→ Work instructions: Please repeat, exactly as written, the line containing "metal,up-vias,track usage,share of wire" and every line after it through the end of the records below.

→ Recorded information:
[config.mk]
export PLATFORM = sky130hd
export DESIGN_NAME = asyndram_wr_ctrl
export DESIGN_NICKNAME = d
export VERILOG_FILES = /design/src/rtl/asyndram_wr_ctrl.sv
export SDC_FILE = /design/constraint.sdc
export NUM_CORES = 1
export LEC_CHECK = 0
export CAP_MARGIN = 30
export CORE_MARGIN = 3
export CORE_UTILIZATION = 42
export DETAILED_ROUTE_END_ITERATION = 6
export PLACE_DENSITY_LB_ADDON = 0.3
export SLEW_MARGIN = 20
export SYNTH_ARGS = -nofsm -noshare
export SYNTH_HDL_FRONTEND = slang
export SYNTH_SLANG_ARGS = --single-unit
[constraint.sdc]
create_clock -name clkb -period 2.7 [get_ports clkb]
set_clock_uncertainty 0.05 [all_clocks]
set_input_delay 0.54 -clock clkb [delete_from_list [all_inputs] [get_ports clkb]]
set_output_delay 0.54 -clock clkb [all_outputs]
set_load 0.01 [all_outputs]
[src/rtl/asyndram_wr_ctrl.sv]
// Write side of an async dual-clock RAM FIFO: one-cycle registered write port, Gray pointer export.
// Level/full see the reader 3 clkb edges after its pointer changes; words offered while full are dropped and flagged in ovf.
module asyndram_wr_ctrl #(
  parameter int ADDR_WIDTH = 4,
  parameter int DATA_WIDTH = 8,
  parameter int AFULL_LVL  = 12,
  parameter int DATA_DEPTH = 1 << ADDR_WIDTH
) (
  input  logic                  clkb,
  input  logic                  rst_n,
  input  logic                  in_valid,
  input  logic [DATA_WIDTH-1:0] in_data,
  output logic                  in_ready,
  input  logic [ADDR_WIDTH:0]   rd_ptr_gray,
  output logic [ADDR_WIDTH:0]   wr_ptr_gray,
  output logic [ADDR_WIDTH-1:0] addr_b,
  output logic [DATA_WIDTH-1:0] data_b,
  output logic                  wrenb_n,
  output logic                  csen_n,
  output logic                  full,
  output logic                  almost_full,
  output logic [ADDR_WIDTH:0]   wr_level,
  output logic                  ovf,
  input  logic                  ovf_clr
);

  localparam int PW = ADDR_WIDTH + 1;

  function automatic logic [PW-1:0] gray2bin(input logic [PW-1:0] g);
    logic [PW-1:0] b;
    b[PW-1] = g[PW-1];
    for (int i = PW - 2; i >= 0; i--) begin
      b[i] = b[i+1] ^ g[i];
    end
    return b;
  endfunction

  logic [PW-1:0]         wr_bin_q, wr_bin_d;
  logic [PW-1:0]         sync1_q, sync1_d;
  logic [PW-1:0]         sync2_q, sync2_d;
  logic [PW-1:0]         rd_bin_s_q, rd_bin_s_d;
  logic [PW-1:0]         wr_ptr_gray_q, wr_ptr_gray_d;
  logic [ADDR_WIDTH-1:0] addr_b_q, addr_b_d;
  logic [DATA_WIDTH-1:0] data_b_q, data_b_d;
  logic                  wrenb_n_q, wrenb_n_d;
  logic                  csen_n_q, csen_n_d;
  logic [PW-1:0]         wr_level_q, wr_level_d;
  logic                  full_q, full_d;
  logic                  almost_full_q, almost_full_d;
  logic                  ovf_q, ovf_d;
  logic                  accept;

  always_comb begin
    accept        = in_valid && !full_q;
    wr_bin_d      = wr_bin_q + PW'(accept);
    sync1_d       = rd_ptr_gray;
    sync2_d       = sync1_q;
    rd_bin_s_d    = gray2bin(sync2_q);
    // Advertised from the pre-edge pointer so the reader never sees a word the RAM has not yet captured.
    wr_ptr_gray_d = wr_bin_q ^ (wr_bin_q >> 1);
    addr_b_d      = addr_b_q;
    data_b_d      = data_b_q;
    wrenb_n_d     = 1'b1;
    if (accept) begin
      addr_b_d  = wr_bin_q[ADDR_WIDTH-1:0];
      data_b_d  = in_data;
      wrenb_n_d = 1'b0;
    end
    wr_level_d    = wr_bin_d - rd_bin_s_d;
    full_d        = (wr_level_d == PW'(DATA_DEPTH));
    almost_full_d = (wr_level_d >= PW'(AFULL_LVL));
    ovf_d         = ovf_q;
    if (ovf_clr) ovf_d = 1'b0;
    if (in_valid && full_q) ovf_d = 1'b1;
    csen_n_d      = 1'b0;
  end

  always_ff @(posedge clkb or negedge rst_n) begin
    if (!rst_n) begin
      wr_bin_q      <= '0;
      sync1_q       <= '0;
      sync2_q       <= '0;
      rd_bin_s_q    <= '0;
      wr_ptr_gray_q <= '0;
      addr_b_q      <= '0;
      data_b_q      <= '0;
      wrenb_n_q     <= 1'b1;
      csen_n_q      <= 1'b1;
      wr_level_q    <= '0;
      full_q        <= 1'b0;
      almost_full_q <= 1'b0;
      ovf_q         <= 1'b0;
    end else begin
      wr_bin_q      <= wr_bin_d;
      sync1_q       <= sync1_d;
      sync2_q       <= sync2_d;
      rd_bin_s_q    <= rd_bin_s_d;
      wr_ptr_gray_q <= wr_ptr_gray_d;
      addr_b_q      <= addr_b_d;
      data_b_q      <= data_b_d;
      wrenb_n_q     <= wrenb_n_d;
      csen_n_q      <= csen_n_d;
      wr_level_q    <= wr_level_d;
      full_q        <= full_d;
      almost_full_q <= almost_full_d;
      ovf_q         <= ovf_d;
    end
  end

  assign in_ready    = ~full_q;
  assign wr_ptr_gray = wr_ptr_gray_q;
  assign addr_b      = addr_b_q;
  assign data_b      = data_b_q;
  assign wrenb_n     = wrenb_n_q;
  assign csen_n      = csen_n_q;
  assign full        = full_q;
  assign almost_full = almost_full_q;
  assign wr_level    = wr_level_q;
  assign ovf         = ovf_q;

endmodule

Word-level counts from Yosys, hierarchy flattened. Cells that the tools add are included.

Register bits after elaboration: 42. Input port bits: 17. Output and inout bits: 28. Word-level logic and storage cells: 29.

Add/subtract/negate cells: 2. Order comparisons: 1. Equality and inequality tests: 1. Muxes and demuxes: 3. Bitwise gates (word level): 6. Reductions and logical operators: 4.

Operators by type and width (number): adder 5 x 1 -> 5 bit (1); == test 5 bit (second input constant) (1); >= comparator 5 x 4 -> 1 bit (second input constant) (1); subtractor 5 bit (1); bitwise XOR 5 x 4 -> 5 bit (1); bitwise XOR 1 bit (4); 2-to-1 mux 1 bit (3); logical AND 1 bit (2); nonzero test 2 bit (1); logical NOT 1 bit (1); NOT 1 bit (1).

Depth between registers and ports, before layout.
Depth after elaboration: 6. Gate-level depth with buffers: 12. Depth with buffers taken out: 11.

Worst setup path after synthesis. No wires, ideal clock.

Kind: input to register. From: in in_valid. To: reg almost_full_q, in the netlist almost_full. Setup time: 0.121 ns. Data arrival time: 2.719 ns. Required time: 2.529 ns. Setup slack: -0.190 ns. Stages on the path: 11. Buffers on the path: 1. Cells stage by stage: nand2_1 > buf_2 > inv_1 > ha_1 > ha_1 > xor2_1 > ha_1 > nor2b_1 > o21a_1 > or3_1 > a22o_1.

Cells in the longest elaborated chain, start to end: 4.

Ends and longest elaborated chain: from (decl) (line 11) `input logic in_valid,`; logical AND 1 bit (line 54) `accept = in_valid && !full_q;`; adder 5 x 1 -> 5 bit (line 55) `wr_bin_d = wr_bin_q + PW'(accept);`; named net wr_bin_d[2] (line 38) `logic [PW-1:0] wr_bin_q, wr_bin_d;`; subtractor 5 bit (line 69) `wr_level_d = wr_bin_d - rd_bin_s_d;`; >= comparator 5 x 4 -> 1 bit (line 71) `almost_full_d = (wr_level_d >= PW'(AFULL_LVL));`; named net almost_full_d (line 49) `logic almost_full_q, almost_full_d;`; to (signal assigned) (line 105) `almost_full_q <= almost_full_d;`; to (decl) (line 49).

The timed path passes the listed nets, and every way through them passes these cells. A chain may end at the register's enable or synchronous reset.

Final worst setup path.
From: reg sync2_q[4]. To: reg full_q, in the netlist full.

Cells in the longest elaborated chain, start to end: 6.

Ends and longest elaborated chain: from (decl) (line 40) `logic [PW-1:0] sync2_q, sync2_d;`; from (signal assigned) (line 96) `sync2_q <= sync2_d;`; bitwise XOR 1 bit * (3 in series) (line 33) `b[i] = b[i+1] ^ g[i];`; bitwise XOR 1 bit (line 33); subtractor 5 bit * (line 69); named net wr_level_d[1] (line 47) `logic [PW-1:0] wr_level_q, wr_level_d;`; == test 5 bit * (line 70) `full_d = (wr_level_d == PW'(DATA_DEPTH));`; named net full_d (line 48) `logic full_q, full_d;`; to (signal assigned) (line 104) `full_q <= full_d;`; to (decl) (line 48).

The timed path passes the listed nets; every way through them passes the cells marked *.

==> impl_summary.md <==
Pwr
The relative contribution of sequential cells to total power is between 30% and 40%. Internal power comes to roughly 1.8 mW. The post-route total power is ~2.6 mW. Net switching is a little under a third of the power. The share of total power dissipated in combinational logic is 47.0%. The analysis attributes to net switching a power of between 700 and 800 uW. The peak supply drop is between 0.5 and 0.6 mV. Per report_power, the clock group accounts for 15.2% of the total. The analysis attributes to cell leakage a power of approximately 1.0 nW. The power per standard cell area is 1100 mW/mm^2.

Cells and area
The number of antenna diodes in the final layout is 0. The most common library cell in the layout ignoring fill and taps is clkdlybuf4s50_1. Summing all non-filler instances in the final layout gives an area of 0.00232 sq mm. The area growth from synthesis to layout is 46.1%. Cells with a size suffix above 1 make up between 20% and 30% of the layout.

The filler cells instantiated in the layout total 260. The library cells used most frequently in the layout, excluding fill and tap cells, are clkdlybuf4s50_1, dfrtp_1, mux2_2, buf_4, inv_1. The area used by sequential logic in the layout is between 0.001 and 0.0015 sq mm. The count of non-filler cells in the finished layout is between 200 and 250.

The net count of the finished layout is 190. Summing all multi-input logic gate instances after layout gives around 540 sq um. The post-layout utilization of the core is 66.3%.

Outcome
The flow ran to the end, and the final reports show no timing, DRC or antenna violations.

STA
The number of hold violations in the final report is 0. Setup slack on the critical path of the routed design comes to between 0.01 and 0.015 ns. At the pin with the least slew margin, the transition time is just over 0.5 ns. Setup repair after global routing could not meet its margin everywhere.

Setup violations remaining at the end of the flow were counted as 0. The final hold slack is about 0.17 ns. The worst slew margin relative to its limit is ~66%. The ratio of final minimum period to clock period is 99.6%. After routing, the total negative slack on setup checks comes to 0 ns. Static timing analysis puts the maximum clock frequency at ~0.37 GHz.

The time the worst path needs with I/O delays and setup is approximately 2.7 ns. The final count of pins violating max slew is 0.

GRT
The number of antenna violations at the first check in global routing is 0. The first global-routing pass estimated between 4000 and 5000 um of wire. The maximum number of pins on one net before global-route repair is 43.

The global-route usage over all layers is between 10% and 20%. The leftover overflow at the end of global routing is 0. The via count of the first global-routing pass is roughly 990.

Synthesis
The largest total area in the synthesized netlist belongs to dfrtp_1. The number of synthesized flops with an enable pin is 0. The share of async-settable or async-resettable flops after synthesis is 100%.

Counting every net in the synthesized netlist gives approximately 130. Sorting the synthesized cells by area gives the leading types as dfrtp_1, mux2_2, ha_1. The average footprint of a synthesized cell is 15.7 sq um. The count of unique library cells instantiated by Yosys is 23. In this run the cell area of the synthesized design comes to 0.00159 sq mm. Yosys printed 0 warnings. The number of register bits inferred by synthesis is 42. In the synthesized netlist the dominant register cell turns out to be dfrtp_1. The top cell type by area accounts for around 63% of the synthesized area.

The post-synthesis sequential area ratio is between 60% and 70%. Counting every instance in the synthesized netlist gives roughly 100.

Floorplan
From bottom edge to top edge, the die measures 67.5 um. The floorplan step defined a die boundary enclosing 0.00455 sq mm. After floorplanning, the core was sized to cover 0.00349 sq mm. The number of placed I/O pins is 45. The row count is 21.

The initial utilization of the core area, before any placement, comes to 45.4%. The width of the die is around 67 um.

Setup path
Data on the critical path arrives at its endpoint at roughly 2.9 ns. The startpoint class of the critical path is a flip-flop. Counting stages on the worst path, the most repeated cell is xor2_2.

The sum of buffers and inverters on the critical path is 1. The critical path start-end classification is flip-flop to flip-flop. STA puts the critical path data required time at between 2 and 3 ns. STA classifies the critical path endpoint as a flip-flop.

The worst stage delay on the critical path is roughly 0.53 ns. For this design, the slowest cell found on the critical path is fa_2. The signal on the critical path passes through xnor2_4, xor2_2, xor2_2, xnor2_1, ha_2, fa_2, inv_2, or3_1, and4bb_1. The top cell family by delay on the critical path is XOR/XNOR gates.

The critical-path maximum fanout is 3.

Clock network
The number of CTS-inserted buffers is 5. The TritonCTS sink count is 42. The maximum level of the CTS H-tree is 2. The clock reaches the later pin of the worst-skew pair after between 0.2 and 0.3 ns. The tree is rooted in a clkbuf_8. The number of buffers between clock root and the deepest sink is 2. The clock edge transition at the registers on the reported setup and hold paths is around 0.070 ns. TritonCTS built the clock tree.

Worst hold path
The type of the most critical hold path is input port to async pin.

Routing
Dividing the detail-routed wire length by the instance count gives around 13 um. The count of nets left with antenna violations once routing finished came out at 0. Dividing the detail-routed via count by the number of cells gives 4.62. Wires add up to between 2000 and 3000 um.

The first routing iteration left 24 violations. For this run, design rule violations remaining after detail routing come to 0. The number of optimization iterations in the first detailed-route pass is 4.

The routed via count is 971.

Placement
The detailed placement HPWL is 1980 um. The total placed cells including tap cells is slightly below 200. Once placement finished, the instance area stood at 0.00214 sq mm. The global placement routability congestion is slightly below 0.8. The count of buffers added on input and output ports is 44. Timing analysis after detailed placement gives a worst setup slack of -0.388 ns.

Flow run
The max-cap violation count is 0.
==> kinds of logic after synthesis <==
family          count (synthesis)  share of synthesized area, %
xor+xnor                       12                          8.99
buf+inv                         9                          2.21
mux                            12                          8.52
other cells                     1                         0.236
flops                          42                          66.4
compound gates                  5                          1.97
simple gates                   11                          4.10
fa+ha+maj                       9                          7.57
==> Yosys cell counts, types with 2 or more instances <==
cell type and instances:
dfrtp_1 40, nand2_1 5, xor2_2 2, ha_1 8
o21ai_0 2, dfstp_2 2, mux2_2 12, or3_1 2
xor2_1 4, inv_1 8, xnor2_1 4
==> sequential cells by signal, indices dropped and copies added, names as in the netlist <==
| name | cells |
|---|---|
| wr_ptr_gray | 5 |
| wr_level | 5 |
| csen_n | 1 |
| wr_bin_q | 5 |
| ovf | 1 |
| full | 1 |
| addr_b | 4 |
| almost_full | 1 |
| sync2_q | 5 |
| sync1_q | 5 |
| data_b | 8 |
| wrenb_n | 1 |
==> power groups by stage <==
stage	combinational (mW)	clock [mW]	sequential [mW]
floorplan	0.478	0	1.04
global placement	1.12	0	0.967
detailed placement	1.15	0	0.978
CTS	1.17	0.400	0.968
global route	1.33	0.427	0.988
finish	1.20	0.388	0.964
==> what timing repair did <==
action | in CTS | in global routing
gates cloned | 0 | 0
resized for setup | 2 | 6
hold buffers | 0 | 0
setup endpoints to repair | 3 | 3
pin swaps | 1 | 6
setup buffers | 1 | 4
==> layout make-up <==
type | instances | area share, %
clock buffers | 7 | 3.73
inverters | 8 | 1.30
multi-input cells | 50 | 23.2
flip-flops and latches | 42 | 45.5
well taps | 46 | 2.48
repair buffers | 57 | 23.8
==> metal layers <==
layer,share of wire (%),track usage [%]
met3,6.0,3.49
met5,0,0
met4,2.1,7.59
met2,57,23.3
met1,35,13.2
==> final timing paths <==
| check | start | end | slack [ns] | cells after the start |
|---|---|---|---|---|
| setup / recovery | sync2_q[4]$_DFF_PN0_ | full$_DFF_PN0_ | 0.01 | 9 |
| hold / removal | rst_n | wr_ptr_gray[3]$_DFF_PN0_ | 0.17 | 1 |
| setup reg to reg | sync2_q[4]$_DFF_PN0_ | full$_DFF_PN0_ | 0.01 | 9 |
| hold reg to reg | sync1_q[4]$_DFF_PN0_ | sync2_q[4]$_DFF_PN0_ | 0.30 | 0 |
| max in group asynchronous | rst_n | sync2_q[4]$_DFF_PN0_ | 1.95 | 2 |
| min in group clkb | sync1_q[4]$_DFF_PN0_ | sync2_q[4]$_DFF_PN0_ | 0.30 | 0 |
No activity file was read; power rests on OpenSTA's default activity.
==> RTL change, RTL diff (config.mk and constraints unchanged) <==
Put one more register stage on the output `wr_level`. The value now appears one clock later. The other outputs are not delayed to match.
--- a/src/rtl/asyndram_wr_ctrl.sv
+++ b/src/rtl/asyndram_wr_ctrl.sv
@@ -115,7 +115,9 @@
   assign csen_n      = csen_n_q;
   assign full        = full_q;
   assign almost_full = almost_full_q;
-  assign wr_level    = wr_level_q;
+  always_ff @(posedge clkb) begin
+    wr_level <= wr_level_q;
+  end
   assign ovf         = ovf_q;
 
 endmodule
Check against the original RTL: not equivalent (a bounded check fails within 4 cycles, from zero or initial values and one cycle with rst_n low).
==> RTL change against the original RTL <==
- routed wire length shrank 1.7%
- largest cell class unchanged
- sequential share of layout area increased by 3.0 points
- largest power group unchanged
- design area rose by 2.7%
- maximum frequency rose by 2.8%
- power rose by 3.1%
- global-route usage down 0.77 points
- sequential cell count increased by 5
- worst setup slack gained 73 ps
- synthesized area increased by 6.3%
==> RTL change: results (changes against the original RTL) <==
For the sum of net half-perimeters after detailed placement, the log shows 2.01 mm (+1.9%). Number of search-and-repair iterations in the first detailed-routing pass: 3 (-1). The worst setup path endpoint was almost_full. The number of global-route vias before repair was 1057 (+6.4%).

The tools report the overall global routing resource usage as 0.122 (-0.00770). The fraction of registers with async set/reset is 0.894 (-0.106), and the final weighted congestion of routability-driven global placement is 0.784 (-0.52%). The commonest cells after synthesis are sky130_fd_sc_hd__dfrtp_1, sky130_fd_sc_hd__mux2_2, sky130_fd_sc_hd__ha_1, sky130_fd_sc_hd__inv_1. The global-route wire length before repair is 4.63 mm (+8.9%). For the critical path arrival, the log shows 2740 ps (-120 ps).

The final routed wirelength across all metal layers was 2.63 mm (-1.7%). The run finished with clean final reports. The number of DRC violations after detailed-routing iteration 0 is 35 (+46%), and the count of inserted antenna diode cells is 0 (unchanged). The maximum VDD drop is 0.452 mV (-24%).

The run gives 2 (unchanged) as the H-tree depth reported by CTS. The tools report the static leakage as 1.06 nW (+2.9%). The cell count of the worst reg-to-reg path is 10 (+1), and the net total in the final layout is 193 (+1.6%). The count of cell types in the netlist is 24 (+4.3%). The via total after detailed routing came out at 959 (-1.2%).

For the number of nets in the synthesized netlist, the log shows 132 (+3.9%). The fraction of layout cells with a size suffix above 1 works out to 0.250 (-0.0305). Yosys attributes the largest share of cell area to sky130_fd_sc_hd__dfrtp_1, sky130_fd_sc_hd__mux2_2, sky130_fd_sc_hd__dfxtp_1, sky130_fd_sc_hd__ha_1, sky130_fd_sc_hd__dfstp_2. The number of synthesis warnings came out at 0 (unchanged). The share of synthesized area occupied by flip-flops and latches was 0.684 (+0.0199). The tools report the worst setup slack after layout as 84.3 ps (+73.0 ps). The maximum fanout along the worst path was 3 (unchanged).
RTL change: changes by cell type after synthesis:
cell / delta
sky130_fd_sc_hd__dfxtp_1: +5
RTL change: area by class of cell:
cell class                      count  area, sq um
Clock inverter                      1         5.00
Tap cell                           48         60.1
Inverter                            8         30.0
Clock buffer                        7         76.3
Fill cell                         277         1390
Sequential cell                    47         1150
Timing Repair Buffer               55          537
Multi-Input combinational cell     50          518
RTL change: per-layer routing:
metal,up-vias,track usage,share of wire
met5,-,0,0
met4,0,0.0672,0.011
met3,2,0.0406,0.052
met2,28,0.199,0.55
met1,469,0.140,0.39
li1,460,-,-
RTL change: kinds of logic after synthesis:
family	after synthesis	share of synthesized area
xor+xnor	12	0.0846
simple gates	11	0.0386
flops	47	0.684
mux	12	0.0801
other cells	1	0.00222
compound gates	5	0.0185
buf+inv	9	0.0208
fa+ha+maj	9	0.0712
RTL change: critical path, stage by stage (launching register included):
cell and delay [ps]:
sky130_fd_sc_hd__dfrtp_1 410, sky130_fd_sc_hd__xnor2_2 240, sky130_fd_sc_hd__xor2_2 240, sky130_fd_sc_hd__xor2_2 200, sky130_fd_sc_hd__xnor2_1 140, sky130_fd_sc_hd__ha_2 200, sky130_fd_sc_hd__fa_2 220, sky130_fd_sc_hd__nor2b_1 50
sky130_fd_sc_hd__o21a_1 170, sky130_fd_sc_hd__or3_4 370, sky130_fd_sc_hd__a22o_1 210
RTL change: where the power goes:
part / total (mW) / internal, mW / switching [mW]
combinational: 1.17 / 0.719 / 0.455
clock: 0.375 / 0.181 / 0.193
sequential: 1.08 / 0.964 / 0.120
RTL change: per-stage QoR:
step / instance area [sq um] / power, mW / instances / hold slack (ps) / TNS (ps)
2_1_floorplan: 1700 / 1.64 / 106 / 194 / 0
3_3_place_gp: 2240 / 2.21 / 204 / 276 / -943
3_5_place_dp: 2240 / 2.25 / 204 / 278 / -1170
4_1_cts: 2320 / 2.64 / 212 / 296 / 0
5_1_grt: 2380 / 2.84 / 216 / 174 / -167
6_report: 2380 / 2.63 / 216 / 153 / 0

→ Result for this task:
metal,up-vias,track usage,share of wire
met5,-,0,0
met4,0,0.0672,0.011
met3,2,0.0406,0.052
met2,28,0.199,0.55
met1,469,0.140,0.39
li1,460,-,-
RTL change: kinds of logic after synthesis:
family	after synthesis	share of synthesized area
xor+xnor	12	0.0846
simple gates	11	0.0386
flops	47	0.684
mux	12	0.0801
other cells	1	0.00222
compound gates	5	0.0185
buf+inv	9	0.0208
fa+ha+maj	9	0.0712
RTL change: critical path, stage by stage (launching register included):
cell and delay [ps]:
sky130_fd_sc_hd__dfrtp_1 410, sky130_fd_sc_hd__xnor2_2 240, sky130_fd_sc_hd__xor2_2 240, sky130_fd_sc_hd__xor2_2 200, sky130_fd_sc_hd__xnor2_1 140, sky130_fd_sc_hd__ha_2 200, sky130_fd_sc_hd__fa_2 220, sky130_fd_sc_hd__nor2b_1 50
sky130_fd_sc_hd__o21a_1 170, sky130_fd_sc_hd__or3_4 370, sky130_fd_sc_hd__a22o_1 210
RTL change: where the power goes:
part / total (mW) / internal, mW / switching [mW]
combinational: 1.17 / 0.719 / 0.455
clock: 0.375 / 0.181 / 0.193
sequential: 1.08 / 0.964 / 0.120
RTL change: per-stage QoR:
step / instance area [sq um] / power, mW / instances / hold slack (ps) / TNS (ps)
2_1_floorplan: 1700 / 1.64 / 106 / 194 / 0
3_3_place_gp: 2240 / 2.21 / 204 / 276 / -943
3_5_place_dp: 2240 / 2.25 / 204 / 278 / -1170
4_1_cts: 2320 / 2.64 / 212 / 296 / 0
5_1_grt: 2380 / 2.84 / 216 / 174 / -167
6_report: 2380 / 2.63 / 216 / 153 / 0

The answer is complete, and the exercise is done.